The M777 began in 1987 as the Ultralight Field Howitzer (UFH), developed by Vickers' Armaments Division in Barrow-in-Furness, UK. Upon taking over responsibility for the weapon, BAE "Americanized" to a large degree the construction and assembly through its US-based BAE Systems Land and Armaments group. The M777 now uses about 70% US-built parts, including the gun barrel (designated M776), which is manufactured at the Watervliet Arsenal, New York, US.

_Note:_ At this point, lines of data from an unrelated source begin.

**src/rtl/ring_switch_allocator.sv**
```systemverilog
// ---------------------------------------------------------------------------
// ring_switch_allocator
//
// Per-cycle switch allocator for the 3-port ring router. Every output port
// runs its own round-robin arbiter. A multi-flit packet locks its output
// from the head flit to the tail flit (wormhole). The allocator produces
// registered one-hot crossbar selects and per-input grants.
//
// Ports
//   clk                 router clock
//   rst                 synchronous active-low reset, sampled on posedge clk
//   req0..req2          input k holds a valid flit
//   dst0..dst2  [1:0]   requested output of input k (3 is illegal)
//   tail0..tail2        current flit of input k is a tail (or single-flit)
//   out_rdy0..out_rdy2  downstream of output o can take a flit this cycle
//   sel0..sel2  [SEL_W] registered one-hot select; bit k = source input k
//   gnt0..gnt2          registered; flit on input k transfers this cycle
//   dst_err             registered pulse: some input requested dst==3
//   stall_cnt0..2       (only with SA_STALL_CNT_EN) saturating stall counts
//
// Optional feature macro: SA_STALL_CNT_EN adds the stall counters.
//
// Timing: inputs are sampled at edge t and sel/gnt appear in cycle t+1.
// The source keeps its flit and req up until the cycle in which it sees
// gnt, so at the edge that ends a grant cycle the allocator still sees the
// old (already transferred) flit. That request is masked, which is why
// flits of one packet move at most every other cycle.
// ---------------------------------------------------------------------------
module ring_switch_allocator #(
  parameter int SEL_W = 5,
  parameter int CNT_W = 16
) (
  input  logic             clk,
  input  logic             rst,
  input  logic             req0,
  input  logic             req1,
  input  logic             req2,
  input  logic [1:0]       dst0,
  input  logic [1:0]       dst1,
  input  logic [1:0]       dst2,
  input  logic             tail0,
  input  logic             tail1,
  input  logic             tail2,
  input  logic             out_rdy0,
  input  logic             out_rdy1,
  input  logic             out_rdy2,
  output logic [SEL_W-1:0] sel0,
  output logic [SEL_W-1:0] sel1,
  output logic [SEL_W-1:0] sel2,
  output logic             gnt0,
  output logic             gnt1,
  output logic             gnt2,
`ifdef SA_STALL_CNT_EN
  output logic [CNT_W-1:0] stall_cnt0,
  output logic [CNT_W-1:0] stall_cnt1,
  output logic [CNT_W-1:0] stall_cnt2,
`endif
  output logic             dst_err
);

  typedef enum logic {
    ST_IDLE   = 1'b0,
    ST_LOCKED = 1'b1
  } state_e;

  // Per-output arbitration state
  state_e          state_q [3];
  state_e          state_d [3];
  logic [2:0][1:0] owner_q, owner_d;
  logic [2:0][1:0] ptr_q,   ptr_d;

  // Registered outputs
  logic [2:0][2:0] sel_q, sel_d;
  logic [2:0]      gnt_q, gnt_d;
  logic            dst_err_q, dst_err_d;

  // Packed views of the per-input ports
  logic [2:0]      reqV;
  logic [2:0][1:0] dstV;
  logic [2:0]      tailV;
  logic [2:0]      rdyV;
  logic [2:0]      legalV;
  logic [2:0]      reqEff;
  logic [2:0][2:0] cand;

  assign reqV  = {req2, req1, req0};
  assign dstV  = {dst2, dst1, dst0};
  assign tailV = {tail2, tail1, tail0};
  assign rdyV  = {out_rdy2, out_rdy1, out_rdy0};

  // Round-robin search: first set bit of c starting at index p, wrapping mod 3.
  function automatic logic [1:0] rrPick(input logic [2:0] c, input logic [1:0] p);
    logic [1:0] res;
    logic       found;
    int         idx;
    res   = 2'd0;
    found = 1'b0;
    for (int i = 0; i < 3; i++) begin
      idx = (int'(p) + i) % 3;
      if (!found && c[idx]) begin
        res   = 2'(idx);
        found = 1'b1;
      end
    end
    return res;
  endfunction

  function automatic logic [1:0] rrNext(input logic [1:0] w);
    return (w == 2'd2) ? 2'd0 : w + 2'd1;
  endfunction

  // Candidate sets. A request whose flit is being transferred right now
  // (gnt_q high) is the stale copy of an already granted flit and is
  // ignored, as is any request to the illegal destination 3.
  always_comb begin
    legalV = '0;
    reqEff = '0;
    cand   = '0;
    for (int k = 0; k < 3; k++) begin
      legalV[k] = (dstV[k] != 2'd3);
      reqEff[k] = reqV[k] && legalV[k] && !gnt_q[k];
      for (int o = 0; o < 3; o++) begin
        cand[o][k] = reqEff[k] && (dstV[k] == 2'(o));
      end
    end
  end

  // Per-output next-state and grant decision. Each input targets only one
  // output, so the per-output grants never collide on a gnt bit.
  always_comb begin
    logic [1:0] w;
    w         = 2'd0;
    sel_d     = '0;
    gnt_d     = '0;
    owner_d   = owner_q;
    ptr_d     = ptr_q;
    dst_err_d = |(reqV & ~legalV);
    for (int o = 0; o < 3; o++) begin
      state_d[o] = state_q[o];
      case (state_q[o])
        ST_IDLE: begin
          if ((cand[o] != 3'b000) && rdyV[o]) begin
            w            = rrPick(cand[o], ptr_q[o]);
            sel_d[o][w]  = 1'b1;
            gnt_d[w]     = 1'b1;
            ptr_d[o]     = rrNext(w);
            if (!tailV[w]) begin
              state_d[o] = ST_LOCKED;
              owner_d[o] = w;
            end
          end
        end
        ST_LOCKED: begin
          // Only the owner may proceed; everyone else waits for its tail.
          w = owner_q[o];
          if (cand[o][w] && rdyV[o]) begin
            sel_d[o][w] = 1'b1;
            gnt_d[w]    = 1'b1;
            if (tailV[w]) begin
              state_d[o] = ST_IDLE;
            end
          end
        end
        default: begin
          state_d[o] = ST_IDLE;
        end
      endcase
    end
  end

  // State and output registers; reset drops every lock unconditionally.
  always_ff @(posedge clk) begin
    if (!rst) begin
      for (int o = 0; o < 3; o++) begin
        state_q[o] <= ST_IDLE;
      end
      owner_q   <= '0;
      ptr_q     <= '0;
      sel_q     <= '0;
      gnt_q     <= '0;
      dst_err_q <= 1'b0;
    end else begin
      for (int o = 0; o < 3; o++) begin
        state_q[o] <= state_d[o];
      end
      owner_q   <= owner_d;
      ptr_q     <= ptr_d;
      sel_q     <= sel_d;
      gnt_q     <= gnt_d;
      dst_err_q <= dst_err_d;
    end
  end

  // Only the low three select bits carry sources; the rest are zero-filled.
  assign sel0    = SEL_W'(sel_q[0]);
  assign sel1    = SEL_W'(sel_q[1]);
  assign sel2    = SEL_W'(sel_q[2]);
  assign gnt0    = gnt_q[0];
  assign gnt1    = gnt_q[1];
  assign gnt2    = gnt_q[2];
  assign dst_err = dst_err_q;

`ifdef SA_STALL_CNT_EN
  logic [2:0][CNT_W-1:0] stall_q, stall_d;

  // A stall is a live legal request that lost this cycle. The cycle in
  // which the input's previous flit is being transferred is not a stall.
  always_comb begin
    stall_d = stall_q;
    for (int k = 0; k < 3; k++) begin
      if (reqV[k] && legalV[k] && !gnt_q[k] && !gnt_d[k] &&
          (stall_q[k] != {CNT_W{1'b1}})) begin
        stall_d[k] = stall_q[k] + CNT_W'(1);
      end
    end
  end

  // Saturating counter registers, cleared by reset.
  always_ff @(posedge clk) begin
    if (!rst) begin
      stall_q <= '0;
    end else begin
      stall_q <= stall_d;
    end
  end

  assign stall_cnt0 = stall_q[0];
  assign stall_cnt1 = stall_q[1];
  assign stall_cnt2 = stall_q[2];
`endif

endmodule

```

BAE US subcontractors and their related components/activity as planned in 2001:
- United Defense LP, Pascagoula, Mississippi - Final Assembly, Test, and Delivery
- HydroMill, Inc., Chatsworth, California - Body Assembly
- Major Tool and Machining, Inc., Indianapolis, Indiana - Stabilizers, Spades, Trails
- Rock Island Arsenal, Rock Island, Illinois - Breech Operating Load Tray System
- RTI International Metals, Inc., Niles, Ohio - Titanium

With a weight of 4.2 t, the M777 is 41% lighter than the 7.154 t M198 howitzer it replaces. Much of the weight reduction is due to the extensive use of titanium. The gun barrel serves as the towing bar, with the connecting ring forged as a projection of the muzzle brake. The M777 can be transported by helicopter sling-load, transport aircraft such as the Lockheed C-130 Hercules or C-5 Galaxy, or towed by air-braked vehicles with a 2½-ton or greater payload capacity, such as the FMTV and MTVR medium tactical vehicles. The minimum gun crew required is five, compared to a previous nine. The normal crew is eight. With a minimal emergency crew, the rate of fire is decreased. It can be fired by a crew of only three if absolutely necessary.

The M777A1 and M777A2 use a digital fire-control system similar to that found on self-propelled howitzers such as the M109A6 Paladin to provide navigation, pointing and self-location, allowing it to be put into action quickly.

The Canadian M777 in conjunction with the traditional "glass and iron sights/mounts" uses a digital fire control system called the Digital Gun Management System (DGMS) produced by Leonardo MW with components of the Indirect Fire Control Software Suite (IFCSS) built by the Firepower team in the Canadian Army Land Software Engineering Centre. The Leonardo MW portion of the system, known as LINAPS, had been proven previously through earlier use on the British Army 105 mm L118 Light Gun.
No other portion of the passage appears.